Думаю, нетрудно представить ее состояние, когда сон пропал, она вернулась в реальность и увидела, что стоит, полураздетая, перед незнакомым мужчиной, страстно прижимаясь к нему, высоко задрав одну ногу, с вожделением принимает его более чем непристойные ласки…
Этот момент – когда одна схема поведения вдруг стала непригодной, а новая еще не вступила в действие – очень важен для Игры. Именно здесь, в этом разрыве, я и ловлю души. Мгновением раньше она еще нежилась в объятьях возлюбленного, мгновением позже она истошно завопит и начнет вырываться из моих рук, но между этими двумя мгновениями есть еще третье, в которое я вхожу и беру то, что могу взять. Чтобы растянуть это мгновение, я воткнул палец под нижнюю челюсть Лакайры, пробил кожу и мышцы, и прижал язык, не позволяя ей кричать. Она подавилась собственной кровью, но захлебнуться ею не успела – я выпил ее раньше. Потом я позволил ее иссохшему трупу упасть, пробормотав «Прости», вытер руки о платье покойной и повернулся к двери, слыша, как скрипят петли: служанки, заподозрив неладное, решились заглянуть сюда еще раз. Я не хотел убивать и их тоже, но мне пришлось это сделать, иначе своими воплями они поставили бы на уши весь замок.

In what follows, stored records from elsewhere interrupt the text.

Background: an optimization exercise with open tools, aiming at small area. Do not read the settings as production practice.
Only simulation tests tie the RTL to the original design; equivalence was not proved.
Power and IR drop assume default switching activity.

==> design.v <==
`timescale 1ns/1ps
package cache_pkg;
    localparam int DATA_WIDTH = 8;
    localparam int RAM_DEPTH = 256;
    localparam int ADDR_WIDTH = $clog2(RAM_DEPTH);
    localparam int DEF_WAYS = 4;
    localparam int DEF_SETS = 4;
    localparam int HIT_LATENCY = 2;
    localparam int MISS_LATENCY = 3;
    typedef enum logic {
        OP_READ  = 1'b0,
        OP_WRITE = 1'b1
    } cache_op_e;
    typedef struct packed {
        cache_op_e               op;
        logic [ADDR_WIDTH-1:0]   addr;
        logic [DATA_WIDTH-1:0]   wdata;
    } cache_req_t;
    typedef struct packed {
        logic [DATA_WIDTH-1:0] data;
    } cache_rsp_t;
endpackage
`timescale 1ns/1ps
module ram_aoi3 (
    input  logic [2:0] d,
    input  logic [2:0] s,
    output logic       y
);
    assign y = ~|(d & s);
endmodule
module ram_aoi1 (
    input  logic d,
    input  logic s,
    output logic y
);
    assign y = ~(d & s);
endmodule
module ram_nand_tree (
    input  logic [29:0] n,
    output logic        y
);
    assign y = ~&n;
endmodule
module ram_read_bit (
    input  logic [87:0] d,
    input  logic [87:0] s,
    output logic        y
);
    logic [29:0] n;
    for (genvar i = 0; i < 29; i++) begin : g_aoi
        ram_aoi3 u_aoi (.d(d[i*3 +: 3]), .s(s[i*3 +: 3]), .y(n[i]));
    end
    ram_aoi1 u_last (.d(d[87]), .s(s[87]), .y(n[29]));
    ram_nand_tree u_tree (.n(n), .y(y));
endmodule
module ram_read (
    input  logic [703:0] mem,
    input  logic [87:0]  row,
    output logic [7:0]   rd
);
    for (genvar b = 0; b < 8; b++) begin : g_bit
        logic [87:0] d;
        for (genvar r = 0; r < 88; r++) begin : g_row
            assign d[r] = mem[r*8 + b];
        end
        ram_read_bit u_bit (.d(d), .s(row), .y(rd[b]));
    end
endmodule
module ram_port (
    input  logic wsel,
    input  logic wd,
    input  logic keep,
    input  logic q,
    output logic d
);
    assign d = (wsel & wd) | (keep & q);
endmodule
`timescale 1ns/1ps
`timescale 1ns/1ps
`timescale 1ns/1ps
`timescale 1ns/1ps
module cache_top (
    input  logic       clk,
    input  logic       rst,
    input  logic       req_valid,
    input  logic       req_op,
    input  logic [7:0] req_addr,
    input  logic [7:0] req_wdata,
    output logic       req_ready,
    output logic       done,
    output logic [7:0] rsp_data
);
    localparam logic [1:0] S_IDLE = 2'd0, S_LOOKUP = 2'd1, S_MEM = 2'd2, S_DONE = 2'd3;
    logic [1:0] state_q;
    logic       idle, lookup, mem_st;
    assign idle   = (state_q == S_IDLE);
    assign lookup = (state_q == S_LOOKUP);
    assign mem_st = (state_q == S_MEM);
    assign done   = (state_q == S_DONE);
    assign req_ready = idle;
    logic       accept;
    logic       op_q;
    logic [7:0] addr_q;
    logic [7:0] wd_q;
    assign accept = idle && req_valid;
    always_ff @(posedge clk) begin
        if (accept) begin
            addr_q <= req_addr;
            wd_q   <= req_wdata;
        end
    end
    always_ff @(posedge clk or posedge rst) begin
        if (rst) begin
            op_q <= 1'b0;
        end else if (accept) begin
            op_q <= req_op;
        end
    end
    logic [4:0] pos_q;
    logic [1:0] zc_q;
    always_ff @(posedge clk or posedge rst) begin
        if (rst) begin
            pos_q <= '0;
            zc_q  <= '0;
        end else begin
            pos_q <= pos_q + 5'd1;
            if (zc_q != 2'd3) zc_q <= zc_q + 2'd1;
        end
    end
    logic [1:0] set_i;
    logic [5:0] tag_i;
    logic [1:0] setpos;
    assign set_i  = addr_q[1:0];
    assign tag_i  = addr_q[7:2];
    assign setpos = set_i + pos_q[1:0];
    logic [3:0][5:0] tslot_q [4];
    logic [3:0] tvld_q  [4];
    logic [3:0] m;
    always_comb begin
        for (int j = 0; j < 4; j++) begin
            m[j] = tvld_q[setpos][j] && (tslot_q[setpos][j] == tag_i);
        end
    end
    logic hit;
    assign hit = |m;
    logic [3:0] sh;
    assign sh[0] = 1'b1;
    assign sh[1] = ~m[0];
    assign sh[2] = ~(m[0] | m[1]);
    assign sh[3] = ~(m[0] | m[1] | m[2]);
    logic miss_q;
    always_ff @(posedge clk) begin
        miss_q <= mem_st;
    end
    logic upd;
    assign upd = setpos[0] && (lookup || mem_st || (done && !miss_q));
    logic [3:0][5:0] tslot_d [4];
    logic [3:0] tvld_d  [4];
    always_comb begin
        for (int p = 0; p < 4; p++) begin
            tslot_d[p] = tslot_q[(p+3)%4];
            tvld_d[p]  = tvld_q[(p+3)%4];
        end
        for (int p = 0; p < 4; p += 2) begin
            if (upd && setpos == 2'((p+3)%4)) begin
                tslot_d[p][0] = tag_i;
                for (int j = 1; j < 4; j++) begin
                    if (sh[j]) tslot_d[p][j] = tslot_q[(p+3)%4][j-1];
                end
                if (!hit) tvld_d[p] = {tvld_q[(p+3)%4][2:0], 1'b1};
            end
        end
    end
    always_ff @(posedge clk) begin
        for (int p = 0; p < 4; p++) tslot_q[p] <= tslot_d[p];
    end
    always_ff @(posedge clk or posedge rst) begin
        if (rst) begin
            for (int p = 0; p < 4; p++) tvld_q[p] <= '0;
        end else begin
            for (int p = 0; p < 4; p++) tvld_q[p] <= tvld_d[p];
        end
    end
    localparam int RL = 32;
    localparam int NR = 8;
    logic       zero, ram_ok;
    assign zero   = (zc_q != 2'd3);
    assign ram_ok = !zero;
    localparam logic [RL-1:0] PORT = 32'h4924_9249;
    logic [4:0]  wslot;
    logic [7:0]  wring;
    logic [31:0] wss;
    assign wslot = addr_q[4:0] + pos_q;
    always_comb begin
        for (int i = 0; i < RL; i++) wss[i] = (wslot == 5'(i));
        for (int k = 0; k < NR; k++) wring[k] = op_q && (addr_q[7:5] == 3'(k));
    end
    logic [7:0] ring_q [NR][RL];
    logic [7:0] ring_d [NR][RL];
    for (genvar k = 0; k < NR; k++) begin : g_ring
        for (genvar i = 0; i < RL; i++) begin : g_slot
            if (PORT[i]) begin : g_port
                logic wsel, keep;
                assign wsel = wring[k] && wss[(i+RL-1)%RL];
                assign keep = !wsel && !zero;
                for (genvar b = 0; b < 8; b++) begin : g_bit
                    ram_port u_port (.wsel(wsel), .wd(wd_q[b]), .keep(keep),
                                     .q(ring_q[k][(i+RL-1)%RL][b]), .d(ring_d[k][i][b]));
                end
            end else begin : g_shift
                assign ring_d[k][i] = ring_q[k][(i+RL-1)%RL];
            end
        end
    end
    always_ff @(posedge clk) begin
        for (int k = 0; k < NR; k++) begin
            for (int i = 0; i < RL; i++) ring_q[k][i] <= ring_d[k][i];
        end
    end
    localparam int NT = 11;
    logic [7:0]    ra;
    logic [4:0]    rslot;
    logic [NT-1:0] rss;
    logic [7:0]    rring;
    logic          at_tap;
    assign ra     = idle ? req_addr : addr_q;
    assign rslot  = ra[4:0] + pos_q;
    assign at_tap = |rss;
    always_comb begin
        for (int i = 0; i < NT; i++) rss[i] = (rslot == 5'(3*i));
        for (int k = 0; k < NR; k++) rring[k] = (ra[7:5] == 3'(k));
    end
    logic [NR*NT-1:0]   row;
    logic [NR*NT*8-1:0] tap_flat;
    always_comb begin
        for (int k = 0; k < NR; k++) begin
            for (int i = 0; i < NT; i++) begin
                row[k*NT+i] = rring[k] && rss[i];
                tap_flat[(k*NT+i)*8 +: 8] = ring_q[k][3*i];
            end
        end
    end
    logic [7:0] tap_raw, tap_rd;
    ram_read u_read (.mem(tap_flat), .row(row), .rd(tap_raw));
    assign tap_rd = ram_ok ? tap_raw : 8'h00;
    logic       fwd;
    logic [7:0] cap_q;
    assign fwd = op_q && (addr_q == ra);
    always_ff @(posedge clk) begin
        if (at_tap) cap_q <= fwd ? wd_q : tap_rd;
    end
    logic [7:0] rsp_d;
    assign rsp_d = op_q ? 8'h00 : (at_tap ? tap_rd : cap_q);
    logic [7:0] rsp_q;
    always_ff @(posedge clk or posedge rst) begin
        if (rst) begin
            rsp_q <= '0;
        end else if (done) begin
            rsp_q <= rsp_d;
        end
    end
    assign rsp_data = done ? rsp_d : rsp_q;
    always_ff @(posedge clk or posedge rst) begin
        if (rst) begin
            state_q <= S_IDLE;
        end else begin
            case (state_q)
                S_IDLE:   if (req_valid) state_q <= S_LOOKUP;
                S_LOOKUP: state_q <= hit ? S_DONE : S_MEM;
                S_MEM:    state_q <= S_DONE;
                default:  state_q <= S_IDLE;
            endcase
        end
    end
endmodule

Эти три трупа найдут, и очень скоро, но какое-то время у меня еще было, и я не тратил его зря. Забрал свои вещи, вышел во двор, приказал караульному открыть ворота, сел на Ягодку и уехал. Волшебство бурлило во мне, как обжигающее, кипящее вино. Остекленевший взгляд караульного, застывшего у распахнутых ворот – вот последнее, что я увидел. За спиной я услышал крик – кажется, баронессу нашли – и усмехнулся: поздно. Вам уже не встать у меня на пути, и значит – трупов сегодня будет не так много, как могло было быть. Это почему-то показалось мне смешным, и я смеялся, как сумасшедший, до тех пор, пока мой смех не перешел в плач. Ночь к этому времени давно приняла меня в себя, и я скользил в темноте легко, как птица в небе или рыба в водной стихии. Я как будто слился с Ягодой в одно целое, целиком отдался бешеной скачке в никуда, через ночь – и может быть, только это и уберегло меня от рецидива безумия…
Я остановился только под утро. Лошадь была измотана до предела, я тоже, но мое изнеможение относилось не к телу, а к разуму. Более низшие души – Шэ и Холок – все еще были полны сил. Я уже жалел о том, что выпил баронову дочку. Я получил огромный приток силы, поглотив ее девственный Дар; но если прежде я не чувствовал Тэннака потому, что он был практически мертв, то теперь вместе с ощущениями вернулась боль. Во время скачки она только нарастала, но я сумел отстраниться от нее, теперь же она вцепилась в меня с утроенной силой. Пройдет немало времени, прежде чем боль утихнет и я позволю Тэннаку сделать первый вздох, молясь при этом всем богам Тьмы, чтобы после всех низостей, убийств и мучений способность забирать энергию из мира естественным способом вернулась ко мне, избавив от необходимости красть чужие души и выжимать из них сок.